中を覗き込んだが最後、目が離せなくなる。
……食べたいなぁ
なにを隠そう、わたしは大の甘い物好き。
甘い物ならなんでも大好き。
目がない、なんてレベルじゃない。
世界中の甘い物はすべてわたしの物だと思っている。
だからこんなのをわたしの机の上に置くなんて、どうぞ食べて下さいと言っているようなもの。

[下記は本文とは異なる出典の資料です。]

## config.mk

```make
export PLATFORM = sky130hd
export DESIGN_NAME = alu_mul_seq
export DESIGN_NICKNAME = d
export VERILOG_FILES = /design/src/rtl/alu_mul_seq.sv
export SDC_FILE = /design/constraint.sdc
export NUM_CORES = 1
export LEC_CHECK = 0
export ABC_CLOCK_PERIOD_IN_PS = 2800
export CORE_ASPECT_RATIO = 1.75
export CORE_MARGIN = 2
export CORE_UTILIZATION = 45
export CTS_BUF_LIST = sky130_fd_sc_hd__clkbuf_16
export DETAILED_ROUTE_END_ITERATION = 6
export PLACE_DENSITY = 0.8
export REMOVE_ABC_BUFFERS = 1
export SYNTH_ARGS = -nofsm -noshare
export SYNTH_HDL_FRONTEND = slang
export SYNTH_SLANG_ARGS = --single-unit
```

## constraint.sdc

```tcl
create_clock -name clk -period 2.8 [get_ports clk]
set_input_delay 0.56 -clock clk [delete_from_list [all_inputs] [get_ports clk]]
set_output_delay 0.56 -clock clk [all_outputs]
set_load 0.01 [all_outputs]
```

## src/rtl/alu_mul_seq.sv

```systemverilog
//------------------------------------------------------------------------------
// alu_mul_seq
//------------------------------------------------------------------------------
// Purpose:
//   Multi-cycle unsigned 32x32 multiply sequencer. It has no multiplier array of
//   its own. It borrows the shared 32-bit ALU for one add per multiplier bit
//   (shift-add, always 32 iterations), and it owns the ALU only while it runs.
//
//   Timing: the operands are accepted on the edge at cycle 0. RUN covers cycles
//   1..32. The result is valid from cycle 33 and is held until the consumer
//   takes it.
//
// Optional feature (macro SEQ_MULHI_EN):
//   When defined, the add carry is recovered from the ALU result with an
//   unsigned compare, and res_hi presents product[63:32].
//   When undefined, the carry is tied low and res_hi is constant 0.
//   res_lo is exact in both builds, because the carries only ever enter at
//   bit 63 and shift right by at most 31 places.
//
// Ports:
//   clk          in   1   clock, rising edge
//   rst_n        in   1   asynchronous active-low reset
//   start_valid  in   1   request to multiply op_a*op_b
//   start_ready  out  1   sequencer idle, can accept
//   op_a         in  32   multiplicand
//   op_b         in  32   multiplier
//   abort        in   1   synchronous cancel of the running operation
//   res_valid    out  1   result available
//   res_ready    in   1   consumer accepts result
//   res_lo       out 32   product[31:0]
//   res_hi       out 32   product[63:32] (0 unless SEQ_MULHI_EN)
//   alu_own      out  1   sequencer drives the ALU this cycle
//   alu_a        out 32   ALU operand A
//   alu_b        out 32   ALU operand B
//   alu_sel      out  4   ALU select code
//   alu_cin      out  1   ALU carry-in
//   alu_res      in  32   ALU result, combinational from alu_a/alu_b
//------------------------------------------------------------------------------
module alu_mul_seq #(
    parameter logic [3:0] SEL_ADD = 4'd0,
    parameter logic       CIN_ADD = 1'b0
) (
    input  logic        clk,
    input  logic        rst_n,
    input  logic        start_valid,
    output logic        start_ready,
    input  logic [31:0] op_a,
    input  logic [31:0] op_b,
    input  logic        abort,
    output logic        res_valid,
    input  logic        res_ready,
    output logic [31:0] res_lo,
    output logic [31:0] res_hi,
    output logic        alu_own,
    output logic [31:0] alu_a,
    output logic [31:0] alu_b,
    output logic [3:0]  alu_sel,
    output logic        alu_cin,
    input  logic [31:0] alu_res
);

    typedef enum logic [1:0] {
        ST_IDLE = 2'd0,
        ST_RUN  = 2'd1,
        ST_DONE = 2'd2
    } state_t;

    state_t      r_state;
    logic [31:0] r_mcand;
    logic [63:0] r_p;          // {partial-product high half, remaining multiplier bits}
    logic [5:0]  r_cnt;
    logic [31:0] r_res_lo;

    logic [31:0] w_hi;
    logic        w_add;
    logic [31:0] w_sum;
    logic        w_carry;
    logic [63:0] w_p_next;
    logic        w_run;

    assign w_hi  = r_p[63:32];
    assign w_add = r_p[0];
    assign w_run = (r_state == ST_RUN);

    // Add the multiplicand only when the current multiplier bit is set;
    // otherwise the high half passes through untouched.
    assign w_sum = w_add ? alu_res : w_hi;

`ifdef SEQ_MULHI_EN
    // The ALU is only 32 bits wide, so the carry-out is recovered afterwards:
    // an unsigned sum that wrapped is smaller than either of its addends.
    assign w_carry = w_add & (alu_res < w_hi);
`else
    assign w_carry = 1'b0;
`endif

    // The carry enters at bit 63 and the whole register shifts right by one.
    assign w_p_next = {w_carry, w_sum, r_p[31:1]};

    //--------------------------------------------------------------------------
    // Sequencer FSM
    //--------------------------------------------------------------------------
    always_ff @(posedge clk or negedge rst_n) begin
        if (!rst_n) begin
            r_state  <= ST_IDLE;
            r_mcand  <= '0;
            r_p      <= '0;
            r_cnt    <= '0;
            r_res_lo <= '0;
        end else begin
            case (r_state)
                ST_IDLE: begin
                    // An abort in the same cycle suppresses the request.
                    if (!abort && start_valid) begin
                        r_mcand <= op_a;
                        r_p     <= {32'h0, op_b};
                        r_cnt   <= '0;
                        r_state <= ST_RUN;
                    end
                end

                ST_RUN: begin
                    if (abort) begin
                        r_state <= ST_IDLE;
                    end else begin
                        r_p   <= w_p_next;
                        r_cnt <= r_cnt + 6'd1;
                        if (r_cnt == 6'd31) begin
                            // The result is captured separately so that it
                            // survives the return to IDLE unchanged.
                            r_res_lo <= w_p_next[31:0];
                            r_state  <= ST_DONE;
                        end
                    end
                end

                ST_DONE: begin
                    // abort wins over res_ready. Either one releases the result.
                    if (abort || res_ready) begin
                        r_state <= ST_IDLE;
                    end
                end

                default: begin
                    r_state <= ST_IDLE;
                end
            endcase
        end
    end

`ifdef SEQ_MULHI_EN
    logic [31:0] r_res_hi;

    always_ff @(posedge clk or negedge rst_n) begin
        if (!rst_n) begin
            r_res_hi <= '0;
        end else if (w_run && !abort && (r_cnt == 6'd31)) begin
            r_res_hi <= w_p_next[63:32];
        end
    end

    assign res_hi = r_res_hi;
`else
    assign res_hi = 32'h0;
`endif

    //--------------------------------------------------------------------------
    // Outputs: decoded from registered state only, so that an asynchronous
    // reset clears them immediately. Outside RUN the ALU-facing outputs are
    // forced to zero, so the main datapath sees the ALU untouched.
    //--------------------------------------------------------------------------
    assign start_ready = (r_state == ST_IDLE);
    assign res_valid   = (r_state == ST_DONE);
    assign res_lo      = r_res_lo;

    assign alu_own = w_run;
    assign alu_a   = w_run ? w_hi    : 32'h0;
    assign alu_b   = w_run ? r_mcand : 32'h0;
    assign alu_sel = w_run ? SEL_ADD : 4'd0;
    assign alu_cin = w_run ? CIN_ADD : 1'b0;

endmodule

```

==> results.txt <==
Global routing finished with a remaining overflow of 0. The highest cell delay on the worst timing path is 0.54 ns. Synthesis inferred 135 register bits. For the worst setup path, the data arrival time is 2.17 ns. Broken down by cell family, the worst path's largest delay share belongs to buffers and inverters.

The uppermost layer routed is met4. The count of buffering cells on the critical path with inverters included is 3. Entering global routing, the biggest net connects 66 pins.

For this design, the sink count on the clock tree is 135. After legalization and detailed placement, the total HPWL measured 11,300 um. The signal on the critical path passes through nand2b_1 -> inv_2 -> buf_12 -> and2_1 -> clkdlybuf4s50_1. The min-delay analysis places its worst path in the category in -> async. The maximum count of clock buffers along a single path came out at 2. The number of rows in the core area is 59. The number of I/O port buffers came out at 198.

The via count of the routed design is 4,930. The final setup violation count came out at 0. After synthesis, the netlist uses 32 different library cells. The worst setup path is launched from a register.

Setup repair after global routing left no endpoint under its margin. The cell area that synthesis handed to floorplanning was 6720 sq um. The overall fraction of global-route tracks in use is 21.0%. The worst slew slack as a fraction of its limit came out at 64.0%. The average routed wire per standard cell is 16.4 um. For the finished layout, the period the worst path requires is 2.73 ns.

The DRC marker count from the first detailed-route iteration came out at 166. In this run the clock root is driven by a sky130_fd_sc_hd__clkbuf_16. The die is 166 um tall. Across the routed clock network, the largest skew measured is 0.00774 ns. The share of synthesized area occupied by flip-flops and latches is 50.3%.

Routability-driven placement finished with a final weighted congestion of 0.832. The wire length of the first global-routing pass came out at 25,900 um. The worst ir drop on vdd is 0.375 mV. Summed over all layers, the routed wires come to 16,200 um. TritonCTS built the clock tree.

Of the cells placed in the final design, the portion with a size suffix greater than 1 is 21.2%. The fraction of the cycle the final worst path needs is 97.4%. The number of vias per cell came out at 5.01. The most common cell after layout, fill and taps aside is sky130_fd_sc_hd__clkdlybuf4s50_1. The count of max-cap constraint violations is 0. In the synthesized netlist the dominant register cell turns out to be sky130_fd_sc_hd__dfrtp_1.

The top-level port count is 237. The detailed-router iteration count before antenna repair is 4. After detailed routing, the number of remaining DRC violations is 0. The width of the chip is 96.4 um.

The worst setup path is captured at an output pin. For this design the ratio of total power to cell area is 643 nW/um^2. The starting utilization of the core area came out at 45.5%.

The hold violation count in the final report came out at 0. The number of nets in the finished design is 890. The total leakage power came out at 4.42 nW. The fraction of registers with async set or reset after synthesis came out at 100%. The run finished with clean final reports.

Relative to the synthesized area, the layout overhead comes to 40.6%. The slowest cell on the critical path is sky130_fd_sc_hd__clkdlybuf4s50_1. The detailed route wirelength on metal2 is 9070 um. The total power of the final layout came out at 6.07 mW. The floorplan core area came out at 14,800 sq um.

The largest fanout on the critical path is 41. The non-filler instance count after layout came out at 985. At the worst endpoint, the required time is 2.24 ns. The Yosys step of the flow raised 0 warnings. The number of global-route vias before repair is 5,193.

The synthesized area per cell came out at 11.3 sq um. In the layout the commonest cells are 193 x sky130_fd_sc_hd__clkdlybuf4s50_1, 134 x sky130_fd_sc_hd__dfrtp_1, 120 x sky130_fd_sc_hd__mux2_2, 100 x sky130_fd_sc_hd__nand2_1, 63 x sky130_fd_sc_hd__and2_1. The number of buffers created by CTS is 17. Wire segments on met3 add up to 622 um in the final route. Based on the critical path, the design can be clocked at up to 367 MHz. Clock-pin slew was measured on the worst setup and hold paths at 0.06 ns.

The placed cell count came out at 951. The instance count of the mapped netlist came out at 597. The critical path start-end classification is reg -> out. The number of synthesized flops with an enable pin is 0.

The count of hold-fix buffers inserted at cts is 0. The overall die area is 16,000 sq um. The total count of max-transition violations in the final report is 0. The count of nets left with antenna violations once routing finished came out at 0.

In this run the number of H-tree levels came out at 4. Final hold analysis gives a worst-case slack of 0.114 ns. The latest clock arrival within the worst-skew pair is 0.40 ns. At the pin with the least slew margin, the transition time is 0.539 ns. The wire length on met1 is 5920 um. The number of antenna violations at the first check in global routing is 1.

……だけどわたしは、最後の理性を振り絞って、自分に待ったをかけている。
別にあの怖くない怪談話を
信じてるわけじゃないんだけど……
正直、あんな話はどうでもよかった。
それよりももっと大事なことがある。
ミカちゃんにも言われたもんね……
こんな怪しいドーナツを食べる人は普通いない。
誰が置いたかもわからないのだ、なにが入っているかもわからない。
へんなもの入ってたら、大変だもんね
うん、そうだ。
こんなものは無視して帰ろう
・ ・ ・ 。
……あ、でも、明日の朝、
誰かが食べちゃうかも
…………それなら、今わたしが
食べちゃった方がいいよね
ってだめだめ。
これはゴミ箱に捨てちゃいましょう
・ ・ ・ 。
……でも、ゴミ箱にドーナツが捨てて
あったらみんなビックリしちゃうかな
…………捨てないで持って帰った方が
いいかな
………………ううん、持って帰ったら、
絶対食べちゃう。間違いない
だったら、いっそもう、ここで食べて……
……ごくり。
この間ドーナツからは一瞬たりとも目を離さず、まばたきもしなかった。
どうしよう。
このドーナツ、絶対甘くて美味しい。
どこのお店のかわからないけど、わたしの甘い物好きの勘がそう言ってる。
……これは、食べるべきだ
……でも誰かのイタズラの可能性もあるし、やっぱりへんなものが入ってるのかも。
本当、いったい誰がなんのために、わたしの机に? 甘い物好きのわたしの机に、
こんなものを置いたのは一体だれ?
食べたい、食べるのは危ない、それでも食べたい、やめておけ腹を壊すぞ、壊してもいいから甘い物食べたい、入院もするかもしれない、甘い物大好きだからいいの、甘い物大好き、甘い物大好き、甘い物大好き……。
頭のなかでドーナツがぐるぐる回転している。
なんか目眩がしてきた……。
でもそのおかげで、わたしはすべてを理解することができた。
あ……そっか。これ、ミカちゃんかな
思わず声に出してしまった。
……なんのことはない、これはきっと、ミカちゃんのイタズラだ。
わたしを試すためにドーナツを用意して、わざわざ机の上に置いておいたんだ。
一晩置きっ放しにするとか、
ミカちゃんならやりかねない
食べ物を、それも甘い物をダメにするようなことは、わたしには考えられない。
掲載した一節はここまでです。